RECORDS
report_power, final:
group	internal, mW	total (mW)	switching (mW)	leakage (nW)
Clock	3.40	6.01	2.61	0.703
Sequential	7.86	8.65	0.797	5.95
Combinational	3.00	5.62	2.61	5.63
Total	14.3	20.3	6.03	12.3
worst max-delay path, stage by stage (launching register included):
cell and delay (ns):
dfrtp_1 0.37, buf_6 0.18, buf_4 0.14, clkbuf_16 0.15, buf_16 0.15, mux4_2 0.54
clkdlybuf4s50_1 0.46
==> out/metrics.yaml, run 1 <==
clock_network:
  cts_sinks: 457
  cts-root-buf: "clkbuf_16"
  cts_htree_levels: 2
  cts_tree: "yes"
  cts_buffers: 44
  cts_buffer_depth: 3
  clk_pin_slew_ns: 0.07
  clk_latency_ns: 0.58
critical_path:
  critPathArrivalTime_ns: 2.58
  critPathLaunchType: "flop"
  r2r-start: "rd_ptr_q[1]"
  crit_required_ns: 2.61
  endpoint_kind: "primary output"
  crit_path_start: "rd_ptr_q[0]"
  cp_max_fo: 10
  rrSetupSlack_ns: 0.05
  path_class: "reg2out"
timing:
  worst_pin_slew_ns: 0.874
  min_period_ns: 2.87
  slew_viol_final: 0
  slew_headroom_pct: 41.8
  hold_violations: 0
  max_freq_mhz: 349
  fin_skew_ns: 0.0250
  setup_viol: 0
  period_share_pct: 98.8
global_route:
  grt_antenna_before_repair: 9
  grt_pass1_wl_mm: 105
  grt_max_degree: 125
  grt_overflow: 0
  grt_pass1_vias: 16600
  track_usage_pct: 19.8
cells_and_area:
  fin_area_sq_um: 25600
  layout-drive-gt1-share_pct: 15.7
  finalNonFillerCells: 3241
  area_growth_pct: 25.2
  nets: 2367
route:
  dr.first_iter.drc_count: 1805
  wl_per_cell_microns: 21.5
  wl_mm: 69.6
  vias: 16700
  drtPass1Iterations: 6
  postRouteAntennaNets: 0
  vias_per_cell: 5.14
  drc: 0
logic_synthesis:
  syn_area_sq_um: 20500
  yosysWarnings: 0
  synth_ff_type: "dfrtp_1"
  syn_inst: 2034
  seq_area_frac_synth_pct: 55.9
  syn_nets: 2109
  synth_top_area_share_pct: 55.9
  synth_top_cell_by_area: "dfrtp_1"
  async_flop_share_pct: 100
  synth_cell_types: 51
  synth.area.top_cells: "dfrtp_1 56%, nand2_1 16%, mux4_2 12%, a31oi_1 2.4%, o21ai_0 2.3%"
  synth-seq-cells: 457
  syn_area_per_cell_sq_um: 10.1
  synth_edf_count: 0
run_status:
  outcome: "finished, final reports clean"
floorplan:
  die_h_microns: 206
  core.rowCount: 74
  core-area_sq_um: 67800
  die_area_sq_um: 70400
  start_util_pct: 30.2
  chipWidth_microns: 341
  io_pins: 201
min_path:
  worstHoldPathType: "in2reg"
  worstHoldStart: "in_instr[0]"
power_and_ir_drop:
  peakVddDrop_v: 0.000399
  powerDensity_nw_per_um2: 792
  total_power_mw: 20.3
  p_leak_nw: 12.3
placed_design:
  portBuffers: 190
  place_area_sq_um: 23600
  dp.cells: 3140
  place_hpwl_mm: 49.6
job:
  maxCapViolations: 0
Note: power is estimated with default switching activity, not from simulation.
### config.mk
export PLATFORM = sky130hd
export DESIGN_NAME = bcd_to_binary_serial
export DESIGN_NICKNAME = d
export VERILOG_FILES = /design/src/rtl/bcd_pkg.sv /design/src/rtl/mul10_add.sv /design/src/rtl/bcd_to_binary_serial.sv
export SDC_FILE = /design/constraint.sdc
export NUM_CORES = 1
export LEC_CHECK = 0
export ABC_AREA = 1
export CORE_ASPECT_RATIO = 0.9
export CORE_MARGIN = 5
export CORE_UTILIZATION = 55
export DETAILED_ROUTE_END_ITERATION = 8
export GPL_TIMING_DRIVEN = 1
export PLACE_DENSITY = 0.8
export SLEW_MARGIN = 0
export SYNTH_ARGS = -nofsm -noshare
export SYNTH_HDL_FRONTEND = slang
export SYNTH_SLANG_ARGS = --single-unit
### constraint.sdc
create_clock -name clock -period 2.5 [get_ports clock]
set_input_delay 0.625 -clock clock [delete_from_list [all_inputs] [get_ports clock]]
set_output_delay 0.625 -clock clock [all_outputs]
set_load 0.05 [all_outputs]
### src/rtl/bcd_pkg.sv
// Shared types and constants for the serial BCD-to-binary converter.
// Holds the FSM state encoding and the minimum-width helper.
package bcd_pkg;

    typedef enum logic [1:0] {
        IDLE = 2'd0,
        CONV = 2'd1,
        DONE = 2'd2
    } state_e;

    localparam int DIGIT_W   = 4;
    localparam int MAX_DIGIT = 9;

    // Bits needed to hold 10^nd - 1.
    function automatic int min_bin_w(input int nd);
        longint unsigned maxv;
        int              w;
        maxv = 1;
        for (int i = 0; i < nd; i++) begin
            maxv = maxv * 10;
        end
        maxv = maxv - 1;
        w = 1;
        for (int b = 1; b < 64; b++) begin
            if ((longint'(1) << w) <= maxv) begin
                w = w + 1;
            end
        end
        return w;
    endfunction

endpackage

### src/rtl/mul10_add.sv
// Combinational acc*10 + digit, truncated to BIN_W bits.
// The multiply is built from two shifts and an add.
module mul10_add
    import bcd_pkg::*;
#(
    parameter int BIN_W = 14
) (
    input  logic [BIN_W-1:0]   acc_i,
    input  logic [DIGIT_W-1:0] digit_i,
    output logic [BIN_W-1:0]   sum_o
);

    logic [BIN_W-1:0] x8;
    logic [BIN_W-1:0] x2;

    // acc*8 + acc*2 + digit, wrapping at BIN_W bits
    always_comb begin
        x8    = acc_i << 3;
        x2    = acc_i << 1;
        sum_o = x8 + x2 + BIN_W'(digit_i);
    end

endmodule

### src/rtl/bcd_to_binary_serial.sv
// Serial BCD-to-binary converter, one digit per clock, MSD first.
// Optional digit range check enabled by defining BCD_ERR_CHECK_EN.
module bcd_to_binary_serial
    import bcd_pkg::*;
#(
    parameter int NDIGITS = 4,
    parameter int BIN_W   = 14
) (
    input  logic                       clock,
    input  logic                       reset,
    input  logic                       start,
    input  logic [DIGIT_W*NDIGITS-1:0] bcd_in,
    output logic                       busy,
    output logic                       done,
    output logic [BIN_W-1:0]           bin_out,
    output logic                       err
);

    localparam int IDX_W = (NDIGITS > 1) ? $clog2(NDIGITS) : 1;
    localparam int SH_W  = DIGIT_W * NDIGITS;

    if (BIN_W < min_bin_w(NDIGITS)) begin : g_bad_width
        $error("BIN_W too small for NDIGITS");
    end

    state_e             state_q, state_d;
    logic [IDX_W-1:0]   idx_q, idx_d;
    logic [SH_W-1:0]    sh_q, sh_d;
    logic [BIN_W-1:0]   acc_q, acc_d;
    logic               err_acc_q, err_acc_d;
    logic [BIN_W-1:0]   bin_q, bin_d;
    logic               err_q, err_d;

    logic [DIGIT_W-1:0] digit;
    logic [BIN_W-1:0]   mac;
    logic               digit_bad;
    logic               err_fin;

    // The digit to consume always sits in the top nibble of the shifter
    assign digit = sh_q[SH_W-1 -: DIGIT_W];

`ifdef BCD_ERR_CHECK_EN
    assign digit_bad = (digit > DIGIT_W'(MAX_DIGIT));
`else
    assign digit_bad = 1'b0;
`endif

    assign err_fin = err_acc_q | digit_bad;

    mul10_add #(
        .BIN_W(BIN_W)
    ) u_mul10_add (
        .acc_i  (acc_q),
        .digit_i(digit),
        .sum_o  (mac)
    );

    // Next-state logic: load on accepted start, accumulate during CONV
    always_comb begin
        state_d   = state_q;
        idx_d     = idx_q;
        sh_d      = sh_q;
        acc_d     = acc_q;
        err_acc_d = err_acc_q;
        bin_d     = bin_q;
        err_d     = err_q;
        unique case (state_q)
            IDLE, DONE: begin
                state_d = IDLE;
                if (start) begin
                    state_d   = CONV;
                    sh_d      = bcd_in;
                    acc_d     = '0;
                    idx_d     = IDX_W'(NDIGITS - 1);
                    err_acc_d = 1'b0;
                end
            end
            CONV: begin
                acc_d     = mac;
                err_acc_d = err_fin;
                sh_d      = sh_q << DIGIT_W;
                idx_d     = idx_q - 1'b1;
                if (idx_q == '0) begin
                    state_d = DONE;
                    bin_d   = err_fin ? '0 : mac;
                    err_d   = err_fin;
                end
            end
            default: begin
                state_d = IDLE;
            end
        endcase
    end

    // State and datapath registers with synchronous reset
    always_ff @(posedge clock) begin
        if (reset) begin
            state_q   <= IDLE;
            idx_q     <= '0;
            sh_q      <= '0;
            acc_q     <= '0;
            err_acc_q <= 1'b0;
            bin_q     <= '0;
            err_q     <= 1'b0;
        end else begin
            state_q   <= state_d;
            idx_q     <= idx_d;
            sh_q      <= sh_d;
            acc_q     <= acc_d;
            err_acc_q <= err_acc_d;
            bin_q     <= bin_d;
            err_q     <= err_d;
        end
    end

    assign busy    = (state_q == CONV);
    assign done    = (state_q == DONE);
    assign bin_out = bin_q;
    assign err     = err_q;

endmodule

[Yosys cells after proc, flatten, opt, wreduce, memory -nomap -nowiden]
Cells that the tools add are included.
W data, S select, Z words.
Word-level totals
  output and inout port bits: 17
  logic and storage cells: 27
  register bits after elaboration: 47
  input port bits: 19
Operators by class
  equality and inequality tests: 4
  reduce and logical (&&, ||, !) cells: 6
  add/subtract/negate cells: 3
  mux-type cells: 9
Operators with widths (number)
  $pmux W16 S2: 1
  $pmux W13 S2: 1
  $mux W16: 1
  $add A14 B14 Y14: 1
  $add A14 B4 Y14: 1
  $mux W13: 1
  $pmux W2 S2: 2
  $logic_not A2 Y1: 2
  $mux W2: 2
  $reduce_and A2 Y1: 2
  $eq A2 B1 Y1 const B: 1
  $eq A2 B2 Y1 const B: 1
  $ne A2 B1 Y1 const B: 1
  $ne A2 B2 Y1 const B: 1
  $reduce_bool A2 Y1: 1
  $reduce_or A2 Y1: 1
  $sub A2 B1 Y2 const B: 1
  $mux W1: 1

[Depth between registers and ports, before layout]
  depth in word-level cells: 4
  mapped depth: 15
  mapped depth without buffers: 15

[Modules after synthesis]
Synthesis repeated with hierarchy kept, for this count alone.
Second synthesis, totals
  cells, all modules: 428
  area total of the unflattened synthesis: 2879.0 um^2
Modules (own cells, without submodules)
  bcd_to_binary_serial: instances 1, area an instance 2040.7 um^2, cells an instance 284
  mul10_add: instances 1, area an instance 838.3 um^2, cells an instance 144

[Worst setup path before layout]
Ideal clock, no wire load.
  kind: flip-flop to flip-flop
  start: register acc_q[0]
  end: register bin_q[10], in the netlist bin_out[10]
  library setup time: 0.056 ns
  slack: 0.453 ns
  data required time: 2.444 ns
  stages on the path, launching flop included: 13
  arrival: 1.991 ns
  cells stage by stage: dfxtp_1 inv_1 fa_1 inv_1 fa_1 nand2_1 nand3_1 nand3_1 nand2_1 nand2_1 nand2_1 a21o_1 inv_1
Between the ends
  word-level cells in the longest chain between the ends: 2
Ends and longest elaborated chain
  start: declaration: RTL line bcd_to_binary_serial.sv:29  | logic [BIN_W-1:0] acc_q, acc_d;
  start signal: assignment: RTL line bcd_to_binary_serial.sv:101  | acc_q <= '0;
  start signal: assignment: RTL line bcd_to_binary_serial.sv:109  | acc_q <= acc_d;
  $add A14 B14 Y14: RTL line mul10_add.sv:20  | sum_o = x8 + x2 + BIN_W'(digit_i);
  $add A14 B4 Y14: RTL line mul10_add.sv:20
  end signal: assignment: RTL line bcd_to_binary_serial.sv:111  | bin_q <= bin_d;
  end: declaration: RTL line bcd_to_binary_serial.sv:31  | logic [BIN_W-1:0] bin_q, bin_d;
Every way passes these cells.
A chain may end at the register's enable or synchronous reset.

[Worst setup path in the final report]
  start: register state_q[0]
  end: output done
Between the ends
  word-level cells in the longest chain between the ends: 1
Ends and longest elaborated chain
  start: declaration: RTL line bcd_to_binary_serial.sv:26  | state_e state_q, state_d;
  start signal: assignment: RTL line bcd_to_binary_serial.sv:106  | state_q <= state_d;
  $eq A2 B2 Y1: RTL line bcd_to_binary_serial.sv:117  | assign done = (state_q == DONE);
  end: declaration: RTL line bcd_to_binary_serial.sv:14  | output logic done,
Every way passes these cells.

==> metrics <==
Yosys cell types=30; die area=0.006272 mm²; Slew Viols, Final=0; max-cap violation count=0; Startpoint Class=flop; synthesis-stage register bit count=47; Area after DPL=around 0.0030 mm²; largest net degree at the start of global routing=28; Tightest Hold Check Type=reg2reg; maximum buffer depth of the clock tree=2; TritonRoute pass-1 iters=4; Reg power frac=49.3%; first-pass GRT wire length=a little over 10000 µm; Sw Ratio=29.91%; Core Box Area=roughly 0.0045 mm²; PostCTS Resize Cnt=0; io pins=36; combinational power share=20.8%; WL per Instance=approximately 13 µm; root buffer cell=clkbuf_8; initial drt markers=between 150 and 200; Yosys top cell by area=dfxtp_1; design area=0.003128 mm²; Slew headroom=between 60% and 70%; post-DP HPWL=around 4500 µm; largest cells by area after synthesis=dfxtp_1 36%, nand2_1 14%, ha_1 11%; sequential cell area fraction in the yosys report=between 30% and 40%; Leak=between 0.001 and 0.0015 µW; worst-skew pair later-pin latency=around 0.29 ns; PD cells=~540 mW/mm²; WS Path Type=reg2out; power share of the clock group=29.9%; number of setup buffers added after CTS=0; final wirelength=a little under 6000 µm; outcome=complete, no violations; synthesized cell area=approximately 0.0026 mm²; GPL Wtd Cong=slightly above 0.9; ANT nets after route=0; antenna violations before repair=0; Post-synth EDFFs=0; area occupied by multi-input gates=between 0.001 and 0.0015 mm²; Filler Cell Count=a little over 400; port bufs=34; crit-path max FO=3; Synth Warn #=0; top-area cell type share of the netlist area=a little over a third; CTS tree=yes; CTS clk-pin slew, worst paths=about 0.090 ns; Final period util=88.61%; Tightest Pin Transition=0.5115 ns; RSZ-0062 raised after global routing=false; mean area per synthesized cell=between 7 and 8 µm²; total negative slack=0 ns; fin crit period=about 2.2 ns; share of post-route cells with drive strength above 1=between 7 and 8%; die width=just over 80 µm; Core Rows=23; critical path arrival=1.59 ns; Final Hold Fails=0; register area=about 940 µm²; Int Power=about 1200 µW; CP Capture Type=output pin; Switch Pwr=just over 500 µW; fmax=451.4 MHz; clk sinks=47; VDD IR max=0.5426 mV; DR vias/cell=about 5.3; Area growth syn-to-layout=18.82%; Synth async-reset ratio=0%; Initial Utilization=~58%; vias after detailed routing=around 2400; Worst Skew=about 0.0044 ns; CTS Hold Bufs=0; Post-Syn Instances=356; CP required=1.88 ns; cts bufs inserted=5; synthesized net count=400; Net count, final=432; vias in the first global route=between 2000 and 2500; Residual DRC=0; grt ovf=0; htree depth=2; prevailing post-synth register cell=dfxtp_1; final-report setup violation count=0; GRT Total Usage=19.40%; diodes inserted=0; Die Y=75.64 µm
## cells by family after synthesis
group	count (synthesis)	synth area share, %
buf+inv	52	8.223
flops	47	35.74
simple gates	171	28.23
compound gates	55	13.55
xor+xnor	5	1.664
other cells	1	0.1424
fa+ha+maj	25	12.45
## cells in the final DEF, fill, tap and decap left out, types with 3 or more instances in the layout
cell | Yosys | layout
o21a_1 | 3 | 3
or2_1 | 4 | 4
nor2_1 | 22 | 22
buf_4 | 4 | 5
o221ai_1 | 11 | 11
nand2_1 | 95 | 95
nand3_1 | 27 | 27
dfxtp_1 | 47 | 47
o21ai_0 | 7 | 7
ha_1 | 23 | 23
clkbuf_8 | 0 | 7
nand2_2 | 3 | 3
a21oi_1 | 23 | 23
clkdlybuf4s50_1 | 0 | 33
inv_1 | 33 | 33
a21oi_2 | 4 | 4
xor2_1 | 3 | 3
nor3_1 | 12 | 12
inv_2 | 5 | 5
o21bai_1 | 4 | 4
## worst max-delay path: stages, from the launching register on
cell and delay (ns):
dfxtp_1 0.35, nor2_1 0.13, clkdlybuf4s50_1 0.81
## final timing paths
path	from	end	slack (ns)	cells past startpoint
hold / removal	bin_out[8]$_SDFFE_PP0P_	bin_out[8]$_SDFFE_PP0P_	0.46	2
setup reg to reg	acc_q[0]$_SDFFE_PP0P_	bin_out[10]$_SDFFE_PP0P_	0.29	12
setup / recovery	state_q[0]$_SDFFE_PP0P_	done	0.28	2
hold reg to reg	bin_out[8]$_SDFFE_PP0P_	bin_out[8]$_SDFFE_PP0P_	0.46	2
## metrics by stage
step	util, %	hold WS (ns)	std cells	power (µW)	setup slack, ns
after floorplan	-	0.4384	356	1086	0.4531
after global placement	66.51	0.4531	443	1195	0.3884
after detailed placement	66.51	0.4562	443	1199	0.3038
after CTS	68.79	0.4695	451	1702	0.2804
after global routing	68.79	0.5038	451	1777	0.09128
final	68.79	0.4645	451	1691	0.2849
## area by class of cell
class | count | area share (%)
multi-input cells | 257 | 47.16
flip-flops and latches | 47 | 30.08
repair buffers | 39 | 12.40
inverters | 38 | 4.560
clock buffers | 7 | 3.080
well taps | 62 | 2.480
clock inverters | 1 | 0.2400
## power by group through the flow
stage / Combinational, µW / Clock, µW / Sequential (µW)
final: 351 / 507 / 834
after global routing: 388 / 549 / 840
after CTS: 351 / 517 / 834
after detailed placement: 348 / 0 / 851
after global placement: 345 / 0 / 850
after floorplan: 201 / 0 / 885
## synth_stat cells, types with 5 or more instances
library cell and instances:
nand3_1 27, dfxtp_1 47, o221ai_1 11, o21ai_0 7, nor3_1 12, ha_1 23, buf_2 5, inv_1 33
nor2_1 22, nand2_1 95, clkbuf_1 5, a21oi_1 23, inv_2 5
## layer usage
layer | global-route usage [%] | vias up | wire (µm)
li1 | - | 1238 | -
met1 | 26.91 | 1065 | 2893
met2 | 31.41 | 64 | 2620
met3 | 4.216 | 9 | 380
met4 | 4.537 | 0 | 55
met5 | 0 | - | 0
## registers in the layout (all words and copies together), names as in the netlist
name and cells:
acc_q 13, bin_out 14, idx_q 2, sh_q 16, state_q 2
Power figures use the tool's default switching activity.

THE PROBLEM
Taking the line with "die_h_microns: 206" as the first and the line with "maxCapViolations: 0" as the last, retype that stretch of the data above exactly, with no other lines.

RESULT FOR THIS TASK
  die_h_microns: 206
  core.rowCount: 74
  core-area_sq_um: 67800
  die_area_sq_um: 70400
  start_util_pct: 30.2
  chipWidth_microns: 341
  io_pins: 201
min_path:
  worstHoldPathType: "in2reg"
  worstHoldStart: "in_instr[0]"
power_and_ir_drop:
  peakVddDrop_v: 0.000399
  powerDensity_nw_per_um2: 792
  total_power_mw: 20.3
  p_leak_nw: 12.3
placed_design:
  portBuffers: 190
  place_area_sq_um: 23600
  dp.cells: 3140
  place_hpwl_mm: 49.6
job:
  maxCapViolations: 0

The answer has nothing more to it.